Holt’s email also included a letter Connally ISD received from Waco-McLennan County Health District which said the spread of Covid-19 in the county “continues to accelerate at an alarming rate.”

Last week, the county saw the highest numbers of new daily cases, daily hospitalizations and daily deaths due to Covid-19 than at any point during pandemic, the letter said.

“We are at a critical point for hospital capacity and must take action to curb the spread of this disease. The most effective way for you to have an immediate impact within your schools is to drastically increase the use of facemasks,” the letter said.

Two social studies teachers at Connally Junior High School died last month after testing positive for Covid-19. Seventh grade teacher David A. McCormick, 59, died on August 24 and Natalia Chansler, 41, died on August 28, according to the district.

Chansler’s sister told CNN that she was trying to decide which vaccine she should get when she got sick.

During the closure, the district provided counselors to help students cope with the loss of their teachers and facilitated testing for students, district employees and the community.

“Nearly 600 people participated in the two-day event with an overall positivity rate of 16.3%. Many of those identified as positive for the virus were asymptomatic,” Holt wrote.

The district said it also deep cleaned and sanitized all of its buildings.

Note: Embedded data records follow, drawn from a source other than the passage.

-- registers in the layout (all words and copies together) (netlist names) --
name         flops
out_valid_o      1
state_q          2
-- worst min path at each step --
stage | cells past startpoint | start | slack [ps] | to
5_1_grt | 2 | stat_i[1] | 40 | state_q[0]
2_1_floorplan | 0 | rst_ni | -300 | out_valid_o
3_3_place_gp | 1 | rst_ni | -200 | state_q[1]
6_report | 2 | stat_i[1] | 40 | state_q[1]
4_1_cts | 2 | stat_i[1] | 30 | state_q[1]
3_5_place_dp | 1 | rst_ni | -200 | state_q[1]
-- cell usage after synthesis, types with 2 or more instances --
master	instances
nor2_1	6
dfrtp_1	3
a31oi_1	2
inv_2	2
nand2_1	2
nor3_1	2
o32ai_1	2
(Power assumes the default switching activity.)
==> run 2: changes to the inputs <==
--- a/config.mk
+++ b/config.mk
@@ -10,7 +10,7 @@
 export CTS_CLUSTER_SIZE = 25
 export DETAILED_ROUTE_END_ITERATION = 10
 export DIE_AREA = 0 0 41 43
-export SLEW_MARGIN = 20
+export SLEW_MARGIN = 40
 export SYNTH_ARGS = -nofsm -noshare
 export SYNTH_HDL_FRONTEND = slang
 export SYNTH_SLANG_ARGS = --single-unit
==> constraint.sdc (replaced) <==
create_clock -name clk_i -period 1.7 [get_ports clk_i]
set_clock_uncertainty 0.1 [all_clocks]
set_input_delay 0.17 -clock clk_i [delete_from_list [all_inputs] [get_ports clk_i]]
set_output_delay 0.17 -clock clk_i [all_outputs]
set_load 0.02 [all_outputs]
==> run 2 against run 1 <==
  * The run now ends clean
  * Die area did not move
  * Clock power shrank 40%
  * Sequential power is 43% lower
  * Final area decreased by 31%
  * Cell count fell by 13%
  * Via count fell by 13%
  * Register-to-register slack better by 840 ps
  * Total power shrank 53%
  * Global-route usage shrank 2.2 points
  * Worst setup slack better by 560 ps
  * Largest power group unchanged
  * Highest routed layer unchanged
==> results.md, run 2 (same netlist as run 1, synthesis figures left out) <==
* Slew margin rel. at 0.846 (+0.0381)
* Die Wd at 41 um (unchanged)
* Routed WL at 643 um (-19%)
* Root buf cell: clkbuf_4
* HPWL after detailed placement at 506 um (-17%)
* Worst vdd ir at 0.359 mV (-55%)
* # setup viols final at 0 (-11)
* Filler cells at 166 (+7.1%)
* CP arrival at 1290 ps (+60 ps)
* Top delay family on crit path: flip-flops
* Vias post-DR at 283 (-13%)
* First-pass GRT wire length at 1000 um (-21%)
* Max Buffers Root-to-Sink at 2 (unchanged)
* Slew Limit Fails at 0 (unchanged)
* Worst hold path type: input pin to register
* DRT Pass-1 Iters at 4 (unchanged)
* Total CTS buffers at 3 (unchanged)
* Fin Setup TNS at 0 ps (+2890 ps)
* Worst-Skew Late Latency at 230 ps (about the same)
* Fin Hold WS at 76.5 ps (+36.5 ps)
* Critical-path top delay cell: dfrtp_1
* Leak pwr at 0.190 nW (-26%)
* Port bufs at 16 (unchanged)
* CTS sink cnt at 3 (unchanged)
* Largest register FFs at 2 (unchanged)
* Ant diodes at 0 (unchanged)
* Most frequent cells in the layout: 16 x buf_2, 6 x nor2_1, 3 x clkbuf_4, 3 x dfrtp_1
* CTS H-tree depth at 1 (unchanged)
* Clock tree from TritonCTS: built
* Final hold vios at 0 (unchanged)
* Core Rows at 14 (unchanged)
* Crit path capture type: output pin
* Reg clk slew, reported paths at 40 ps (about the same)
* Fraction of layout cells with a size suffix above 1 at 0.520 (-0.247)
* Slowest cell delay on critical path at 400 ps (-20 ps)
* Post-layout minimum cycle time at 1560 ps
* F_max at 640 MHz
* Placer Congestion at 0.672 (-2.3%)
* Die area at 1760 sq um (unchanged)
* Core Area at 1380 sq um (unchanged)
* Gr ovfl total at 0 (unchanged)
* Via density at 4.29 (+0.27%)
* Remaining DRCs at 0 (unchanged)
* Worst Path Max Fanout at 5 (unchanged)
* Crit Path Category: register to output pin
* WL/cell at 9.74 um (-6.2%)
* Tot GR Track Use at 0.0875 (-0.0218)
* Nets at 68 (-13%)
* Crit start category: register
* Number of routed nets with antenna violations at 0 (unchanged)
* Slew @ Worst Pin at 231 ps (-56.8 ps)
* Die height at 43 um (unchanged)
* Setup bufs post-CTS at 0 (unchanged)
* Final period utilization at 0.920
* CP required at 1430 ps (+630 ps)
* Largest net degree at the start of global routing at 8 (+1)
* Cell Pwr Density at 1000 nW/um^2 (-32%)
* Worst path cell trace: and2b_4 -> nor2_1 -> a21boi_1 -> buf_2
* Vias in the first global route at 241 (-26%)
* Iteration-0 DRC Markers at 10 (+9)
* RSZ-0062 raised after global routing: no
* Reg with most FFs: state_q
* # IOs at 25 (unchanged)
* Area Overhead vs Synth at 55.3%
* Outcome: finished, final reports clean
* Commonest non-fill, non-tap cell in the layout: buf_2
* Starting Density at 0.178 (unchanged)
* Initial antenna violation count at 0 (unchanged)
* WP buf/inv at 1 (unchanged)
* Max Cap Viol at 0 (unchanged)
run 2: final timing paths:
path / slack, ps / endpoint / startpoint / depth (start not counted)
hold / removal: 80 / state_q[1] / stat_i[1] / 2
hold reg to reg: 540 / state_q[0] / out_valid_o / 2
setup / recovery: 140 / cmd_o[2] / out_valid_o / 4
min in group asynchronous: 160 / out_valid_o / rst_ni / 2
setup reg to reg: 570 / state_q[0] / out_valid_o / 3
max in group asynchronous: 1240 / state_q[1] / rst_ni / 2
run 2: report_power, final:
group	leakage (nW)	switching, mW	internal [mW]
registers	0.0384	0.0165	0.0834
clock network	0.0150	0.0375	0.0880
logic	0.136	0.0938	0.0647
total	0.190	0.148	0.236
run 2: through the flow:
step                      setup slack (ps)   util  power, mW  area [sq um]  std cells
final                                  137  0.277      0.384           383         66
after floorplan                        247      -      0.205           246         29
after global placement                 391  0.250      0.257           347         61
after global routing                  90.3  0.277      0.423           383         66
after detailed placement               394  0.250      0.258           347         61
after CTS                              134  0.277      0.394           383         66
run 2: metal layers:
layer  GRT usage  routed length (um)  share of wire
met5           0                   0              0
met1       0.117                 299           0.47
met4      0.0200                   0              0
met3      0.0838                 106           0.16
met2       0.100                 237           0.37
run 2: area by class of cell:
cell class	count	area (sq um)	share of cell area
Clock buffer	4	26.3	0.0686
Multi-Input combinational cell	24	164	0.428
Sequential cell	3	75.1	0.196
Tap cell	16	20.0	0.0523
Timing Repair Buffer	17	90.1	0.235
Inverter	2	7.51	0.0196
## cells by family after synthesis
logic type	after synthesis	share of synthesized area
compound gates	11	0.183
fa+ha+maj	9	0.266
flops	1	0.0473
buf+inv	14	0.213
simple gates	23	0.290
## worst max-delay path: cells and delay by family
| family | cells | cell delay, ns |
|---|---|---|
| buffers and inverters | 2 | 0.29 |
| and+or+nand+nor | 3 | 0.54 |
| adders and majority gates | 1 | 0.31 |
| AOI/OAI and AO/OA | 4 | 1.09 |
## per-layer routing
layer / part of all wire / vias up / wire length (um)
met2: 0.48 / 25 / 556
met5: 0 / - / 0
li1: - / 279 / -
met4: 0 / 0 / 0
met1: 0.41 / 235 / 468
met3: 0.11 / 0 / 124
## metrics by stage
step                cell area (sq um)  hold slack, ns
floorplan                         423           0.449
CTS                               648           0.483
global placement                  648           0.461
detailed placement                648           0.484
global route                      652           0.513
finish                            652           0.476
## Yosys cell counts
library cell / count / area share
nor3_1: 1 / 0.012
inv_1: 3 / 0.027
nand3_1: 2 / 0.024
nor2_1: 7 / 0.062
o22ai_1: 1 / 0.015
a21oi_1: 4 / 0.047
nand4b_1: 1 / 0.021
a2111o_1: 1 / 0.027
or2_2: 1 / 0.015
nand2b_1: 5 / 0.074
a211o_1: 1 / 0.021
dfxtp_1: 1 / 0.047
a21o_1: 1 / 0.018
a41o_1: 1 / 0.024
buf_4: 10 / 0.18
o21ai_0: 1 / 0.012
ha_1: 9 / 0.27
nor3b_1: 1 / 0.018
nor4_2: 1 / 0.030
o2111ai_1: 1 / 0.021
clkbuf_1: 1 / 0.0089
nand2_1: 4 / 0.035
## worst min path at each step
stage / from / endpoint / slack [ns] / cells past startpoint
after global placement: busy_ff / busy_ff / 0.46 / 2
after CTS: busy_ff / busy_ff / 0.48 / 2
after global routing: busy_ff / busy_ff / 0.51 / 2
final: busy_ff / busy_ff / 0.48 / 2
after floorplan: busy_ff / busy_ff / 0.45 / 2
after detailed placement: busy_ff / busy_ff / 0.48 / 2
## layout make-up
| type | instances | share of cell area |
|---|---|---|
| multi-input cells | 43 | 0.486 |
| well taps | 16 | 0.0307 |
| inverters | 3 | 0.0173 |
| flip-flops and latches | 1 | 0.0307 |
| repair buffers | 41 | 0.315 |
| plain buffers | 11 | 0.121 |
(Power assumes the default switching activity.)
==> src/fbfla_pkg.sv <==
// Shared types, command codes and helpers of the fixed block free list allocator.
package fbfla_pkg;

   // Command codes carried in the cmd field of an input item.
   localparam logic [1:0] CMD_ALLOC   = 2'd0;
   localparam logic [1:0] CMD_FREE    = 2'd1;
   localparam logic [1:0] CMD_REBUILD = 2'd2;

   // Operation kinds after the front end has classified an item.
   localparam logic [1:0] OP_ALLOC   = 2'd0;
   localparam logic [1:0] OP_FREE    = 2'd1;
   localparam logic [1:0] OP_REBUILD = 2'd2;
   localparam logic [1:0] OP_REJECT  = 2'd3;

   // Depth of the queue between front end and back end.
   localparam int unsigned QUEUE_DEPTH = 2;

   typedef struct packed {
      logic [1:0] cmd;
      logic [9:0] block_index;
   } req_type;

   typedef struct packed {
      logic        ok;
      logic [9:0]  granted_index;
      logic [10:0] free_count;
   } rsp_type;

   typedef struct packed {
      logic [1:0] kind;
      logic [9:0] block_index;
   } op_type;

   // Status from the back end to the front end.
   typedef struct packed {
      logic done;
      logic init;
   } back_status_type;

   // Block count register saturated to the range 1..max_blocks.
   function automatic logic [31:0] eff_count(logic [10:0] bc, logic [31:0] max_blocks);
      logic [31:0] wide;
      wide = 32'(bc);
      if (wide == 32'd0) begin
         return 32'd1;
      end
      if (wide > max_blocks) begin
         return max_blocks;
      end
      return wide;
   endfunction

endpackage

==> src/fbfla_queue.sv <==
// Short queue of classified operations between front end and back end.
module fbfla_queue (
   input  logic              clock,
   input  logic              reset,
   input  logic              push,
   input  fbfla_pkg::op_type push_op,
   input  logic              pop,
   output logic              valid,
   output fbfla_pkg::op_type head_op
);
   import fbfla_pkg::*;

   localparam int unsigned PTR_W = (QUEUE_DEPTH > 1) ? $clog2(QUEUE_DEPTH) : 1;
   localparam int unsigned CNT_W = $clog2(QUEUE_DEPTH + 1);

   op_type             slot_ff [QUEUE_DEPTH];
   logic [PTR_W-1:0]   wr_ptr_ff;
   logic [PTR_W-1:0]   wr_ptr_in;
   logic [PTR_W-1:0]   rd_ptr_ff;
   logic [PTR_W-1:0]   rd_ptr_in;
   logic [CNT_W-1:0]   fill_ff;
   logic [CNT_W-1:0]   fill_in;
   logic               do_push;
   logic               do_pop;

   assign valid   = (fill_ff != '0);
   assign head_op = slot_ff[rd_ptr_ff];
   assign do_push = push && (fill_ff != CNT_W'(QUEUE_DEPTH));
   assign do_pop  = pop && valid;

   // Pointer and fill bookkeeping, wrapping at the queue depth.
   always_comb begin
      wr_ptr_in = wr_ptr_ff;
      rd_ptr_in = rd_ptr_ff;
      fill_in   = fill_ff;
      if (do_push) begin
         wr_ptr_in = (wr_ptr_ff == PTR_W'(QUEUE_DEPTH - 1)) ? '0 : wr_ptr_ff + 1'b1;
      end
      if (do_pop) begin
         rd_ptr_in = (rd_ptr_ff == PTR_W'(QUEUE_DEPTH - 1)) ? '0 : rd_ptr_ff + 1'b1;
      end
      if (do_push && !do_pop) begin
         fill_in = fill_ff + 1'b1;
      end else if (do_pop && !do_push) begin
         fill_in = fill_ff - 1'b1;
      end
   end

   always_ff @(posedge clock) begin
      if (reset) begin
         wr_ptr_ff <= '0;
         rd_ptr_ff <= '0;
         fill_ff   <= '0;
      end else begin
         wr_ptr_ff <= wr_ptr_in;
         rd_ptr_ff <= rd_ptr_in;
         fill_ff   <= fill_in;
      end
   end

   // Slot storage needs no reset.
   always_ff @(posedge clock) begin
      if (do_push) begin
         slot_ff[wr_ptr_ff] <= push_op;
      end
   end

endmodule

Texas Gov. Greg Abbott issued an executive order in May banning mask mandates, but a number of districts have defied or tried to sidestep the order and are requiring masks.

The local mask mandates have triggered legal battles in state courts.

In a Facebook post on Tuesday, Texas Attorney General Ken Paxton said he would sue school districts in court over the mandates.

The health district said that at the beginning of this school year children aged 17 or younger made up 24% of Covid-19 cases in the county. That’s compared to 8% of overall cases at the start of the 2020-2021 school year.

Health officials also said the vaccination rate of eligible children who are 12 years old or older “is extremely low.”

Connally ISD is encouraging staff and eligible students to get vaccinated and has scheduled a free vaccination drive in the high school gym on September 13.

Correction: An earlier version of this story gave the wrong name for the county where Connally ISD is located. It's in McLennan County.